== Segment start ==

**src/rtl/sync_gen_core_if.sv**
```systemverilog
// sync_gen_core_if: bundles the control word, pps reference and sync outputs of sync_gen_core
//   period_sel (ctrl word), ext_pps (async ref) -> core; sync_out, sync_count, running, period_log2_active <- core
interface sync_gen_core_if;
  logic [31:0] period_sel;
  logic        ext_pps;
  logic        sync_out;
  logic [31:0] sync_count;
  logic        running;
  logic [4:0]  period_log2_active;
  modport master (output period_sel, ext_pps, input sync_out, sync_count, running, period_log2_active);
  modport slave (input period_sel, ext_pps, output sync_out, sync_count, running, period_log2_active);
endinterface

```
**src/rtl/sync_gen_core.sv**
```systemverilog
// sync_gen_core: 2^N-cycle sync pulse generator aligned to an external pps
//   user_clk/user_rst_n (async active-low); bus.slave carries period_sel/ext_pps in,
//   sync_out/sync_count/running/period_log2_active out (all flop-driven)
module sync_gen_core #(
  parameter int MIN_LOG2        = 4,
  parameter int PPS_SYNC_STAGES = 2
) (
  input logic            user_clk,
  input logic            user_rst_n,
  sync_gen_core_if.slave bus
);
  localparam logic [1:0] IDLE  = 2'd0;
  localparam logic [1:0] ARMED = 2'd1;
  localparam logic [1:0] RUN   = 2'd2;
  localparam logic [4:0] MIN_N = 5'(MIN_LOG2);
  logic [4:0]                 n_q, n_req, n_act;
  logic                       en_q, arm_q, arm_prev, primed;
  logic [PPS_SYNC_STAGES-1:0] pps_sync;
  logic                       pps_prev, pps_edge;
  logic [1:0]                 state, nxt;
  logic [31:0]                phase, phase_nxt, limit, count;
  logic                       arm_edge, wrap, pulse, load, sync_q, run_q;
  logic                       unused_sel;
  assign unused_sel = &{1'b0, bus.period_sel[31:13], bus.period_sel[11:9], bus.period_sel[7:5]};
  always_comb begin
    arm_edge  = arm_q & ~arm_prev;
    n_req     = n_q < MIN_N ? MIN_N : n_q;
    limit     = (32'd1 << n_act) - 32'd1;
    wrap      = phase == limit;
    // the pulse trails the phase-0 cycle by one edge, which gives the entry pulse its extra cycle
    pulse     = state == RUN && phase == 32'd0 && en_q;
    nxt       = !en_q           ? IDLE :
                state == IDLE   ? (arm_edge ? ARMED : IDLE) :
                state == ARMED  ? (pps_edge ? RUN : ARMED) :
                state == RUN    ? (arm_edge ? ARMED : RUN) : IDLE;
    phase_nxt = nxt == RUN && state == RUN ? (wrap ? 32'd0 : phase + 32'd1) : 32'd0;
    load      = nxt == RUN && (state != RUN || wrap);
  end
  always_ff @(posedge user_clk or negedge user_rst_n)
    if (!user_rst_n) begin
      n_q      <= '0;
      en_q     <= 1'b0;
      arm_q    <= 1'b0;
      arm_prev <= 1'b0;
      primed   <= 1'b0;
      pps_sync <= '0;
      pps_prev <= 1'b0;
      pps_edge <= 1'b0;
      state    <= IDLE;
      phase    <= '0;
      n_act    <= MIN_N;
      sync_q   <= 1'b0;
      run_q    <= 1'b0;
      count    <= '0;
    end else begin
      n_q      <= bus.period_sel[4:0];
      en_q     <= bus.period_sel[8];
      arm_q    <= bus.period_sel[12];
      primed   <= 1'b1;
      // first cycle after reset seeds the history from the live bit so a held arm is not a command
      arm_prev <= primed ? arm_q : bus.period_sel[12];
      pps_sync <= PPS_SYNC_STAGES'({pps_sync, bus.ext_pps});
      pps_prev <= pps_sync[PPS_SYNC_STAGES-1];
      pps_edge <= pps_sync[PPS_SYNC_STAGES-1] & ~pps_prev;
      state    <= nxt;
      phase    <= phase_nxt;
      run_q    <= nxt == RUN;
      sync_q   <= pulse;
      if (load) n_act <= n_req;
      if (pulse) count <= count + 32'd1;
    end
  assign bus.sync_out           = sync_q;
  assign bus.sync_count         = count;
  assign bus.running            = run_q;
  assign bus.period_log2_active = n_act;
endmodule

```
**src/flat_wrapper.sv**
```systemverilog
// flat-port wrapper written by rule: the top's interface ports become plain ports
module sync_gen_core_flat 
#(
  parameter int MIN_LOG2        = 4,
  parameter int PPS_SYNC_STAGES = 2
)
  (user_clk, user_rst_n, bus_period_sel, bus_ext_pps, bus_sync_out, bus_sync_count, bus_running, bus_period_log2_active);
  sync_gen_core_if bus_i ();
  input logic user_clk;
  input logic user_rst_n;
  input wire logic [$bits(bus_i.period_sel)-1:0] bus_period_sel;
  input wire logic [$bits(bus_i.ext_pps)-1:0] bus_ext_pps;
  output wire logic [$bits(bus_i.sync_out)-1:0] bus_sync_out;
  output wire logic [$bits(bus_i.sync_count)-1:0] bus_sync_count;
  output wire logic [$bits(bus_i.running)-1:0] bus_running;
  output wire logic [$bits(bus_i.period_log2_active)-1:0] bus_period_log2_active;
  assign bus_i.period_sel = bus_period_sel;
  assign bus_i.ext_pps = bus_ext_pps;
  assign bus_sync_out = bus_i.sync_out;
  assign bus_sync_count = bus_i.sync_count;
  assign bus_running = bus_i.running;
  assign bus_period_log2_active = bus_i.period_log2_active;
  sync_gen_core #(.MIN_LOG2(MIN_LOG2), .PPS_SYNC_STAGES(PPS_SYNC_STAGES)) u_core (.user_clk(user_clk), .user_rst_n(user_rst_n), .bus(bus_i));
endmodule
```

== Segment end ==

Locate and copy each line in the data above that includes the word "load".

Task output:
  logic                       arm_edge, wrap, pulse, load, sync_q, run_q;
    load      = nxt == RUN && (state != RUN || wrap);
      if (load) n_act <= n_req;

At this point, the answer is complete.